T

Welcome to today’s post for the A to Z Blogging Challenge. For each day, I’ll be sharing the opening paragraphs to a book that starts with that letter and is sitting on my shelves or my Kindle.

T is for Time in Between

The Time in Between by María Dueñas

A typewriter shattered my destiny. The culprit was a Hispano-Olivetti, and for weeks, a store window kept it from me. Looking back now, from the vantage point of the years gone by, it's hard to believe a simple mechanical object could have the power to divert the course of an entire life in just four short days, to pulverize the intricate plans on which it was built. And yet that is how it was, and there was nothing I could have done to stop it.

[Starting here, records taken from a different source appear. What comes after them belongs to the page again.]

[src/rtl/iter_calc_pkg.sv]
// ============================================================================
// Module : iter_calc_pkg
// Brief  : Shared state encodings and helpers for iterative arithmetic blocks.
// Rev    : 1.0  initial release
// ============================================================================
`default_nettype none

package iter_calc_pkg;

    // Widest operand the helpers below can handle.
    localparam int MAX_W = 64;

    typedef enum logic [1:0] {
        S_IDLE = 2'd0,
        S_CALC = 2'd1,
        S_FIN  = 2'd2
    } calc_state_t;

    function automatic logic [MAX_W-1:0] width_mask(input int w);
        return (w >= MAX_W) ? {MAX_W{1'b1}} : ((MAX_W'(1) << w) - MAX_W'(1));
    endfunction

    // Magnitude of a w-bit value; the most negative value maps to 2^(w-1).
    function automatic logic [MAX_W-1:0] abs_w(input logic [MAX_W-1:0] v,
                                               input int w, input logic sgn);
        if (sgn && (|(v & (MAX_W'(1) << (w - 1)))))
            return (~v + MAX_W'(1)) & width_mask(w);
        else
            return v & width_mask(w);
    endfunction

    function automatic logic [MAX_W-1:0] sat_bound(input int w, input logic sgn,
                                                   input logic hi);
        if (hi)
            return sgn ? ((MAX_W'(1) << (w - 1)) - MAX_W'(1)) : width_mask(w);
        else
            return sgn ? (MAX_W'(1) << (w - 1)) : {MAX_W{1'b0}};
    endfunction

endpackage

`default_nettype wire

[src/rtl/iter_linear_calc_sa.sv]
// ============================================================================
// Module : iter_linear_calc_sa
// Brief  : y = m*x + b via early-terminating shift-add, optional signed mode,
//          overflow flag with saturate or wrap.
// Rev    : 1.0  initial release
// ============================================================================
`default_nettype none

module iter_linear_calc_sa
    import iter_calc_pkg::*;
#(
    parameter int W        = 32,
    parameter int SIGNED   = 0,
    parameter int SATURATE = 1
) (
    input  logic         clk,
    input  logic         rst,
    input  logic         start,
    input  logic [W-1:0] m,
    input  logic [W-1:0] x,
    input  logic [W-1:0] b,
    output logic         busy,
    output logic [W-1:0] y,
    output logic         valid,
    output logic         ovf
);

    localparam int   RW  = 2 * W + 2;
    localparam logic SGN = (SIGNED != 0);
    localparam logic SAT = (SATURATE != 0);

    calc_state_t      state_q;
    logic [W-1:0]     b_q;
    logic [W-1:0]     mplier_q;
    logic [2*W-1:0]   mcand_q;
    logic [2*W-1:0]   acc_q;
    logic             neg_q;
    logic             busy_q;
    logic             valid_q;
    logic             ovf_q;
    logic [W-1:0]     y_q;

    logic [W-1:0]     m_abs;
    logic [W-1:0]     x_abs;
    logic             neg_d;
    logic [2*W-1:0]   acc_d;
    logic [RW-1:0]    acc_ext;
    logic [RW-1:0]    prod;
    logic [RW-1:0]    b_ext;
    logic [RW-1:0]    res;
    logic             ovf_d;
    logic [W-1:0]     y_d;

    assign m_abs = W'(abs_w(MAX_W'(m), W, SGN));
    assign x_abs = W'(abs_w(MAX_W'(x), W, SGN));
    assign neg_d = SGN && (m[W-1] ^ x[W-1]);
    assign acc_d = mplier_q[0] ? (acc_q + mcand_q) : acc_q;

    // Result path is wide enough that neither -|m*x| nor adding b can wrap.
    assign acc_ext = {2'b00, acc_q};
    assign prod    = neg_q ? (~acc_ext + RW'(1)) : acc_ext;
    assign b_ext   = SGN ? {{(W + 2){b_q[W-1]}}, b_q} : {{(W + 2){1'b0}}, b_q};
    assign res     = prod + b_ext;

    always_comb begin
        if (SGN)
            ovf_d = !((&res[RW-1:W-1]) || !(|res[RW-1:W-1]));
        else
            ovf_d = |res[RW-1:W];
        y_d = res[W-1:0];
        if (ovf_d && SAT)
            y_d = (SGN && res[RW-1]) ? W'(sat_bound(W, SGN, 1'b0))
                                     : W'(sat_bound(W, SGN, 1'b1));
    end

    always_ff @(posedge clk) begin
        if (rst) begin
            state_q  <= S_IDLE;
            b_q      <= '0;
            mplier_q <= '0;
            mcand_q  <= '0;
            acc_q    <= '0;
            neg_q    <= 1'b0;
            busy_q   <= 1'b0;
            valid_q  <= 1'b0;
            ovf_q    <= 1'b0;
            y_q      <= '0;
        end else begin
            valid_q <= 1'b0;
            case (state_q)
                S_IDLE: begin
                    if (start) begin
                        b_q      <= b;
                        mcand_q  <= {{W{1'b0}}, m_abs};
                        mplier_q <= x_abs;
                        neg_q    <= neg_d;
                        acc_q    <= '0;
                        busy_q   <= 1'b1;
                        state_q  <= S_CALC;
                    end
                end
                S_CALC: begin
                    acc_q    <= acc_d;
                    mcand_q  <= mcand_q << 1;
                    mplier_q <= mplier_q >> 1;
                    // Stop once no set multiplier bits remain after this shift.
                    if (mplier_q[W-1:1] == '0)
                        state_q <= S_FIN;
                end
                S_FIN: begin
                    y_q     <= y_d;
                    ovf_q   <= ovf_d;
                    valid_q <= 1'b1;
                    busy_q  <= 1'b0;
                    state_q <= S_IDLE;
                end
                default: state_q <= S_IDLE;
            endcase
        end
    end

    assign busy  = busy_q;
    assign y     = y_q;
    assign valid = valid_q;
    assign ovf   = ovf_q;

endmodule

`default_nettype wire
`src/rtl/cache_arbiter_pkg.sv`:
```
// Shared CPU package: arbiter FSM encodings, port indices and the latched cache command.
package cache_arbiter_pkg;

    typedef enum logic [1:0] {
        ST_IDLE  = 2'd0,
        ST_ISSUE = 2'd1,
        ST_WAIT  = 2'd2
    } arb_state_t;

    localparam logic PORT_IF = 1'b0;
    localparam logic PORT_D  = 1'b1;

    typedef struct packed {
        logic [31:0] addr;
        logic        mem_read;
        logic        mem_write;
        logic [31:0] din;
    } cache_cmd_t;

endpackage

```
`src/rtl/cache_arbiter_sat_counter.sv`:
```
// Saturating event counter: counts inc pulses and holds at all-ones.
module sat_counter #(
    parameter int WIDTH = 16
) (
    input  logic             clk,
    input  logic             reset,
    input  logic             inc,
    output logic [WIDTH-1:0] count
);

    logic [WIDTH-1:0] r_count;

    always_ff @(posedge clk) begin
        if (reset)
            r_count <= '0;
        else if (inc && (r_count != {WIDTH{1'b1}}))
            r_count <= r_count + {{(WIDTH-1){1'b0}}, 1'b1};
    end

    assign count = r_count;

endmodule

```
`src/rtl/cache_arbiter.sv`:
```
// Two-port (instruction fetch / data) arbiter in front of a single-request cache.
// One transaction outstanding at a time; ties alternate between ports.
module cache_arbiter
    import cache_arbiter_pkg::*;
#(
    parameter int CNT_WIDTH = 16
) (
    input  logic                 clk,
    input  logic                 reset,
    input  logic                 if_req_valid,
    input  logic [31:0]          if_addr,
    output logic                 if_req_ready,
    output logic                 if_resp_valid,
    input  logic                 d_req_valid,
    input  logic [31:0]          d_addr,
    input  logic                 d_mem_read,
    input  logic                 d_mem_write,
    input  logic [31:0]          d_din,
    output logic                 d_req_ready,
    output logic                 d_resp_valid,
    output logic [31:0]          resp_dout,
    output logic                 resp_hit,
    output logic                 c_is_input_valid,
    output logic                 c_mem_read,
    output logic                 c_mem_write,
    output logic [31:0]          c_addr,
    output logic [31:0]          c_din,
    input  logic                 c_is_ready,
    input  logic                 c_is_output_valid,
    input  logic                 c_is_hit,
    input  logic [31:0]          c_dout,
    output logic [CNT_WIDTH-1:0] if_grant_cnt,
    output logic [CNT_WIDTH-1:0] d_grant_cnt,
    output logic [CNT_WIDTH-1:0] hit_cnt
);

    arb_state_t r_state;
    arb_state_t w_state_nxt;
    logic       r_last_grant;
    logic       r_owner;
    cache_cmd_t r_cmd;
    cache_cmd_t w_cmd_in;
    logic       w_sel_d;
    logic       w_sel_if;
    logic       w_if_xfer;
    logic       w_d_xfer;
    logic       w_xfer;
    logic       w_resp;

    // Only a requesting port can be selected; a tie goes to the port not granted last.
    assign w_sel_d  = d_req_valid && (!if_req_valid || (r_last_grant == PORT_IF));
    assign w_sel_if = if_req_valid && !w_sel_d;

    assign w_if_xfer = if_req_valid && if_req_ready;
    assign w_d_xfer  = d_req_valid && d_req_ready;
    assign w_xfer    = w_if_xfer || w_d_xfer;

    // Instruction fetches are always plain reads.
    always_comb begin
        w_cmd_in = '{addr: if_addr, mem_read: 1'b1, mem_write: 1'b0, din: 32'd0};
        if (w_d_xfer)
            w_cmd_in = '{addr: d_addr, mem_read: d_mem_read, mem_write: d_mem_write, din: d_din};
    end

    always_ff @(posedge clk) begin
        if (reset)
            r_state <= ST_IDLE;
        else
            r_state <= w_state_nxt;
    end

    always_comb begin
        w_state_nxt = r_state;
        case (r_state)
            ST_IDLE:  if (w_xfer) w_state_nxt = ST_ISSUE;
            ST_ISSUE: w_state_nxt = ST_WAIT;
            ST_WAIT:  if (c_is_output_valid) w_state_nxt = ST_IDLE;
            default:  w_state_nxt = ST_IDLE;
        endcase
    end

    // Gating on reset keeps a mid-transaction reset from leaking a ready or response.
    always_comb begin
        if_req_ready     = (r_state == ST_IDLE) && !reset && c_is_ready && w_sel_if;
        d_req_ready      = (r_state == ST_IDLE) && !reset && c_is_ready && w_sel_d;
        c_is_input_valid = (r_state == ST_ISSUE);
        w_resp           = (r_state == ST_WAIT) && c_is_output_valid && !reset;
        if_resp_valid    = w_resp && (r_owner == PORT_IF);
        d_resp_valid     = w_resp && (r_owner == PORT_D);
        resp_dout        = w_resp ? c_dout : 32'd0;
        resp_hit         = w_resp && c_is_hit;
    end

    always_ff @(posedge clk) begin
        if (reset) begin
            r_cmd        <= '0;
            r_owner      <= PORT_IF;
            r_last_grant <= PORT_IF;
        end else if (w_xfer) begin
            r_cmd        <= w_cmd_in;
            r_owner      <= w_d_xfer ? PORT_D : PORT_IF;
            r_last_grant <= w_d_xfer ? PORT_D : PORT_IF;
        end
    end

    assign c_addr      = r_cmd.addr;
    assign c_mem_read  = r_cmd.mem_read;
    assign c_mem_write = r_cmd.mem_write;
    assign c_din       = r_cmd.din;

    sat_counter #(.WIDTH(CNT_WIDTH)) u_if_grant_cnt (
        .clk(clk), .reset(reset), .inc(w_if_xfer), .count(if_grant_cnt)
    );

    sat_counter #(.WIDTH(CNT_WIDTH)) u_d_grant_cnt (
        .clk(clk), .reset(reset), .inc(w_d_xfer), .count(d_grant_cnt)
    );

    sat_counter #(.WIDTH(CNT_WIDTH)) u_hit_cnt (
        .clk(clk), .reset(reset), .inc(w_resp && c_is_hit), .count(hit_cnt)
    );

endmodule

```
`config.mk`:
```
export PLATFORM = sky130hd
export DESIGN_NAME = cache_arbiter
export DESIGN_NICKNAME = d
export VERILOG_FILES = /design/src/rtl/cache_arbiter_pkg.sv /design/src/rtl/cache_arbiter_sat_counter.sv /design/src/rtl/cache_arbiter.sv
export SDC_FILE = /design/constraint.sdc
export NUM_CORES = 1
export LEC_CHECK = 0
export ABC_AREA = 0
export BUFFER_PORTS_ARGS = -buffer_cell sky130_fd_sc_hd__buf_2
export CORE_AREA = 2 2 122 112
export CTS_BUF_LIST = sky130_fd_sc_hd__clkbuf_16
export DETAILED_ROUTE_END_ITERATION = 6
export DIE_AREA = 0 0 124 114
export PLACE_DENSITY = 0.79
export SLEW_MARGIN = 0
export SYNTH_ARGS = -nofsm -noshare
export SYNTH_HDL_FRONTEND = slang
export SYNTH_SLANG_ARGS = --single-unit
```
`constraint.sdc`:
```
create_clock -name clk -period 2.8 [get_ports clk]
set_input_delay 0.56 -clock clk [delete_from_list [all_inputs] [get_ports clk]]
set_output_delay 0.56 -clock clk [all_outputs]
set_load 0.02 [all_outputs]
```
==> flow_summary_export.csv <==
group,metric,value,unit
cts,clock_path_buffers,2,
power_and_ir_drop,irDropWorstVdd,390,uV
finish,mostFrequentLayoutCell,"buf_2",
cts,clkSinkCount,117,
sta,skew,0.00717,ns
finish,drive_gt1_share,39.2,%
finish,nNetsFinal,1007,
setup_path,critical_path.startpoint,"r_state[0]$_SDFFE_PP0P_",
synth,synthFlopType,"dfxtp_1",
synth,synth_edf_count,0,
route,antenna_left,0,
placed_design,gp_congestion,0.859,
floorplan,row_count,40,
cts,cts-hold-fix-buffers,0,
grt,antenna_found_initial,0,
route,wire_per_inst,14.7,um
synth,syn-num-nets,725,
cts,htreeDepth,4,
placed_design,post-place-ws,0.377,ns
finish,diodes,0,
sta,worst_slack,0.413,ns
route,via_per_inst,5.08,
sta,rsz0062_at_grt,"no",
floorplan,die-area,0.0141,mm2
setup_path,path_cells,"nand4bb_1 -> or3_4 -> inv_2 -> buf_2",
route,drtPass1Iterations,5,
cts,clk_pin_slew,0.05,ns
route,vias,5329,
floorplan,core,0.0130,mm2
cts,cts_root_buffer,"clkbuf_16",
sta,slew_violations,0,
finish,final_cell_area,0.00722,mm2
finish,syn_to_final_growth,43.1,%
setup_path,critPathCaptureType,"output pin",
synth,synth_cells,585,
sta,hold_violations,0,
setup_path,critPathMaxStageDelay,0.47,ns
min_path,hold_start,"d_din[29]",
status,status,"complete, no violations",
grt,track_usage,21.3,%
setup_path,cp.required,2.24,ns
grt,grt_pass1_vias,4843,
route,drtIter0Drc,294,
finish,layout_common_cells,"buf_2 (287), dfxtp_1 (117), nor2_1 (108)",
setup_path,crit_path_max_fanout,8,
placed_design,hpwl,11000,um
synth,synth.avg_cell_area,8.62,um2
grt,grt_start_max_net_pins,81,
floorplan,io_pins,289,
grt,grt.overflow.total,0,
setup_path,start_kind,"flip-flop",
setup_path,rr_startpoint,"r_state[0]$_SDFFE_PP0P_",
cts,cts_setup_buffers,0,
placed_design,portBuffers,288,
sta,max_slew_margin,45.1,%
synth,yosysWarnings,0,
route,drt-total-wl,15400,um
sta,period_share,85.3,%
power_and_ir_drop,power.density,601,mW/mm2
min_path,min_path_type,"in2reg",
synth,synthArstFlopShare,0,%
setup_path,arrival,1.83,ns
sta,tightest_slew,0.823,ns
grt,grt_pass1_wl,23500,um
synth,ys_ff_latch,117,
synth,ys_seq_area_share,46.4,%
placed_design,placed_cell_area,0.00663,mm2
flow_run,cap_violations,0,
power_and_ir_drop,p_leak,3.39,nW
floorplan,dieHeight,114,um
setup_path,criticalPathCategory,"reg2out",
cts,cts_resized,0,
cts,worstSkewPairLatency,0.40,ns
floorplan,start_util,38.8,%
cts,cts_buffers,17,
setup_path,cpMaxStageDelayCell,"or3_4",
synth,mappedNetlistArea,0.00504,mm2
synth,synth_cell_types,55,
floorplan,dieWidth,124,um
sta,tns,0,ns
sta,timing.final.crit_period,2.39,ns
route,drc,0,
sta,fmax,419,MHz
sta,setup-violations-final,0,
cts,cts_tree,"built",
registers in the layout, indices dropped and copies added (netlist names):
register,count
u_if_grant_cnt.count,16
c_din,32
r_state,2
u_hit_cnt.count,16
u_d_grant_cnt.count,16
c_mem_write,1
r_owner,1
c_addr,32
c_mem_read,1
path summary, 6_finish.rpt:
kind / end / slack, ns / cells past startpoint
worst min-delay path: c_din[29]$_SDFFE_PP0P_ / 0.41 / 3
worst max register to register: u_if_grant_cnt.count[8]$_SDFFE_PP0P_ / 0.73 / 6
worst min register to register: c_addr[19]$_SDFFE_PP0P_ / 0.49 / 2
worst max-delay path: if_req_ready / 0.41 / 4
cell usage after synthesis (all sizes together) (11+ instances only):
cell type | n | area [um2]
clkbuf | 24 | 90.1
nand3 | 18 | 90.1
nor2 | 109 | 412
and2 | 38 | 238
dfxtp | 117 | 2340
nand2 | 18 | 67.6
xor2 | 11 | 96.3
a22oi | 33 | 248
nor3 | 46 | 235
buf | 13 | 72.6
o22ai | 33 | 206
xnor2 | 17 | 149
nand4 | 14 | 87.6
worst max-delay path: cells and delay by family (launching register included):
kind	cells	cell delay, ns
buffers and inverters	2	0.39
and+or+nand+nor	2	0.70
DFF	1	0.34
power by group:
group / switching, W / total, W / internal, W / leakage [nW]
Sequential: 0.0000305 / 0.00176 / 0.00173 / 0.949
Combinational: 0.000259 / 0.000439 / 0.000180 / 2.15
Clock: 0.000758 / 0.00214 / 0.00139 / 0.283
area by class of cell:
class | instances | area [um2]
well taps | 168 | 210
repair buffers | 300 | 1530
multi-input cells | 423 | 2510
inverters | 8 | 30.0
fillers | 1195 | 5790
clock inverters | 15 | 166
flip-flops and latches | 117 | 2340
clock buffers | 17 | 425
logic make-up after synthesis:
logic type	Yosys count	synth area share [%]
adder cells (fa/ha/maj)	3	0.744
AO/OA/AOI/OAI	108	14.8
multiplexers	4	0.794
buffers and inverters	45	3.82
flip-flops	117	46.4
XOR/XNOR	28	4.86
AND/OR/NAND/NOR	280	28.5
stage by stage:
step	total power, W	std cells	hold slack (ns)	util, %
global route	0.00451	1048	0.398	55.5
detailed placement	0.00223	1016	0.478	50.9
CTS	0.00439	1048	0.393	55.5
finish	0.00434	1048	0.409	55.5
global placement	0.00223	1016	0.472	50.9
floorplan	0.00203	585	0.533	-
routing by layer:
layer,track usage (%),vias up,wire length (um)
met3,6.60,19,1130
met5,0,-,0
met4,7.49,0,263
li1,-,2665,-
met1,26.0,2422,6480
met2,35.2,223,7490
No activity file was read; power rests on OpenSTA's default activity.
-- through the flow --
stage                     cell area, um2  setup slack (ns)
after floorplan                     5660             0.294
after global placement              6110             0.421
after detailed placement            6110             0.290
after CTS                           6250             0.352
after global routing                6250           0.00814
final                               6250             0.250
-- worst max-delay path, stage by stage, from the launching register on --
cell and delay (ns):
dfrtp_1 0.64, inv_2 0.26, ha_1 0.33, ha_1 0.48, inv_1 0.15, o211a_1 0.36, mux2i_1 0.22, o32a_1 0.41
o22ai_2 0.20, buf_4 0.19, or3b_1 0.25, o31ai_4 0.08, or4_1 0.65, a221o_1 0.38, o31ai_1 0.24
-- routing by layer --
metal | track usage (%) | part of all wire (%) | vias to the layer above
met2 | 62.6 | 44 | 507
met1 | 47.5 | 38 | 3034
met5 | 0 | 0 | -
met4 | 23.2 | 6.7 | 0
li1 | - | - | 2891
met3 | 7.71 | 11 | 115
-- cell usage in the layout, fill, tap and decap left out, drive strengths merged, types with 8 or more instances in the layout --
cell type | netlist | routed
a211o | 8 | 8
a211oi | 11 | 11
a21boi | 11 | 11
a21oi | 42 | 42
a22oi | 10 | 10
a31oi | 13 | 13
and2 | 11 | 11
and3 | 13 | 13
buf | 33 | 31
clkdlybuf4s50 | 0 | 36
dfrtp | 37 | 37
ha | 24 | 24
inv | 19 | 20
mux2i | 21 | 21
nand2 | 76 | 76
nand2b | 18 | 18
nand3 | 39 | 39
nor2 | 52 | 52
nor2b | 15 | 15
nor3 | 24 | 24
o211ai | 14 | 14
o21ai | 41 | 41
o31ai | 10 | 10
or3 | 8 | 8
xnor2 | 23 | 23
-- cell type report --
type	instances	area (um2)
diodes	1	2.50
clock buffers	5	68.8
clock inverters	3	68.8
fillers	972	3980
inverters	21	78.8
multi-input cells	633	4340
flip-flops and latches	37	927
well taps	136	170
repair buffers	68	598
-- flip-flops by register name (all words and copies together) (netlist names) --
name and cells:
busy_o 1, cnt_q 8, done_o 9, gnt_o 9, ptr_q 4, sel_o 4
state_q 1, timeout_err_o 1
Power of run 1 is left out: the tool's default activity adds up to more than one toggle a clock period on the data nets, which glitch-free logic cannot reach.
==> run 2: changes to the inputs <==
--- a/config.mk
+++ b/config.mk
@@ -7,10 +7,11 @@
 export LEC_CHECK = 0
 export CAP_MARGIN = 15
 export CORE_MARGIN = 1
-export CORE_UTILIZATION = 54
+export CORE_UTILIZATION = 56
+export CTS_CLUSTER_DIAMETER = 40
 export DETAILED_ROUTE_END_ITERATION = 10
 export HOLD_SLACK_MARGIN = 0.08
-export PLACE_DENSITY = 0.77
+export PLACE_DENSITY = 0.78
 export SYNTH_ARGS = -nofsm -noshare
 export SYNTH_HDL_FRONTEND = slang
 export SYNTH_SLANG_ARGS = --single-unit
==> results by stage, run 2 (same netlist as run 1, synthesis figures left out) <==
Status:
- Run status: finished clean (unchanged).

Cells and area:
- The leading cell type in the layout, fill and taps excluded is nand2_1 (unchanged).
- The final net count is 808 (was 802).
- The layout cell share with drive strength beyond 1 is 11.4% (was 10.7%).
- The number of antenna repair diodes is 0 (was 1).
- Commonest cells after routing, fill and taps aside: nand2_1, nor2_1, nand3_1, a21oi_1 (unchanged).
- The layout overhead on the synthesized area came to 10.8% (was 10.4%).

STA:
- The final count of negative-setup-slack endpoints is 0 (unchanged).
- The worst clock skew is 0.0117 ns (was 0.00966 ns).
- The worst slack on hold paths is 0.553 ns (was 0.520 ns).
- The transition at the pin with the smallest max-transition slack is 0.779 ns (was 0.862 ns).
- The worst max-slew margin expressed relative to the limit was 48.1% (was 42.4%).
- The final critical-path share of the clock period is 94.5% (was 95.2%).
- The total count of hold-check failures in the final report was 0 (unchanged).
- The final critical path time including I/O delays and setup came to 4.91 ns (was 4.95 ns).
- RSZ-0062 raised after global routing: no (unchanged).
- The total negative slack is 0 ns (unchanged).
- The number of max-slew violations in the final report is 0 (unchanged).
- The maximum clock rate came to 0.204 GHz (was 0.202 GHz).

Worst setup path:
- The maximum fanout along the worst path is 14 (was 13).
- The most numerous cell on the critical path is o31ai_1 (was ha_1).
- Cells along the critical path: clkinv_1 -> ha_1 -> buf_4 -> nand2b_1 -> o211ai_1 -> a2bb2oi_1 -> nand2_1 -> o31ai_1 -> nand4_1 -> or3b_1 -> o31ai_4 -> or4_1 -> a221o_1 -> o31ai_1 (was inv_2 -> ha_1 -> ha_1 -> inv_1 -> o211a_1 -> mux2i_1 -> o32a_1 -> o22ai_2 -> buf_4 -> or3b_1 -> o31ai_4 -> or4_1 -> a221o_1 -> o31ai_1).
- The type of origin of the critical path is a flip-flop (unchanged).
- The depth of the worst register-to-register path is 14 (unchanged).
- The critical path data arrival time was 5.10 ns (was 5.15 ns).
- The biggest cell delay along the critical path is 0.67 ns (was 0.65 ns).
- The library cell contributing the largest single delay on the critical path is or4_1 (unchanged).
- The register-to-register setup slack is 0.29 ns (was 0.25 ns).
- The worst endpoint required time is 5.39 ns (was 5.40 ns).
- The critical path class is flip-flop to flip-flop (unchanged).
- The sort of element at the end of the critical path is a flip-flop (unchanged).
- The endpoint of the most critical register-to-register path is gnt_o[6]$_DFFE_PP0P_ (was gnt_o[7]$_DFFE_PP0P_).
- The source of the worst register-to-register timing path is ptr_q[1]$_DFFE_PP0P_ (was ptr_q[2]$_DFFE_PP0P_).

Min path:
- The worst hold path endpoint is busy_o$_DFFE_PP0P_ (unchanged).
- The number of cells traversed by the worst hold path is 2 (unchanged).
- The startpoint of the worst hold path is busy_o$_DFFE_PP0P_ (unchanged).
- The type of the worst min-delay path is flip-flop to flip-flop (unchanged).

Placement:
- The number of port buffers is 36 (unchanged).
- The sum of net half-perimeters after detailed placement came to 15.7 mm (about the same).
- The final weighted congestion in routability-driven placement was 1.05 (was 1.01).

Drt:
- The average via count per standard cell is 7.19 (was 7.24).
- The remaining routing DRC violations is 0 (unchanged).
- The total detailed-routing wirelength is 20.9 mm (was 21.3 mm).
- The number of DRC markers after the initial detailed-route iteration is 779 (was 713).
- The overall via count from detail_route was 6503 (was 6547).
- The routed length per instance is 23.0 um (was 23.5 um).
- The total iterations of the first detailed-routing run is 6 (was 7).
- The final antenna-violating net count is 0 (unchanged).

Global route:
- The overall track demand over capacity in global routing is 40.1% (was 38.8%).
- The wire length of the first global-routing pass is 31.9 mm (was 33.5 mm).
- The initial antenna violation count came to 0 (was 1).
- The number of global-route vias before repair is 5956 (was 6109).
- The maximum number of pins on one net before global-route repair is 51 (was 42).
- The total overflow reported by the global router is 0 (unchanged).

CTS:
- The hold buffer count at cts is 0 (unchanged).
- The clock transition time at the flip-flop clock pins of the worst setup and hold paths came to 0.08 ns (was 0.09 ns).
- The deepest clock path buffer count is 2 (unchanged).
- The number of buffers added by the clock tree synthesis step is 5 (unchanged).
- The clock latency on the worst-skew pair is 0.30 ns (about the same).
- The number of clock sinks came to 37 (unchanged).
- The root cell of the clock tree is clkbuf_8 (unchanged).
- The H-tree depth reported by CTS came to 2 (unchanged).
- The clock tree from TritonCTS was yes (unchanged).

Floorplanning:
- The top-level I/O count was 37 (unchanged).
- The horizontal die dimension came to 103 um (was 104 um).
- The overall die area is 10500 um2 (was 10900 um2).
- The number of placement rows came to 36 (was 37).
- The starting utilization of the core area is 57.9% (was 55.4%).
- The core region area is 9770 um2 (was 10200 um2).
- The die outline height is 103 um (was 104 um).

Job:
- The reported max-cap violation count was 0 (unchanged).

It wasn't really that I was treasuring any great plans in those days. My ambitions remained close to home, almost domestic, consistent with the coordinates of the place and time in which I happened to live, plans for a future that could be within my grasp if I reached out my fingertips. At that time my world revolved slowly around a few presences that seemed to me firm and eternal. My mother had always been the most solid of them all. She was a dressmaker, working in a shop with a distinguished clientele. She was experienced and had good judgement, but she was never any more than a salaried seamstress, a working woman like so many others who for ten hours a day sacrificed her nails and pupils cutting and sewing, checking and adjusting garments destined for bodies that were not her own and gazes that would rarely be aimed at her. I knew little about my father in those days. Nothing, to be exact. He had never been around, nor did his absence affect me. I never felt much curiosity about him until my mother, when I was eight or nine, ventured to offer me a few crumbs of information. That he had another family, that it was impossible for him to live with us. I swallowed up those details with the same haste and scant appetite with which I polished off the last spoonfuls of the Lenten broth before me: the life of that alien being interested me considerable less than racing down to play in the square.

So, what do you think? Read it soon or give it away?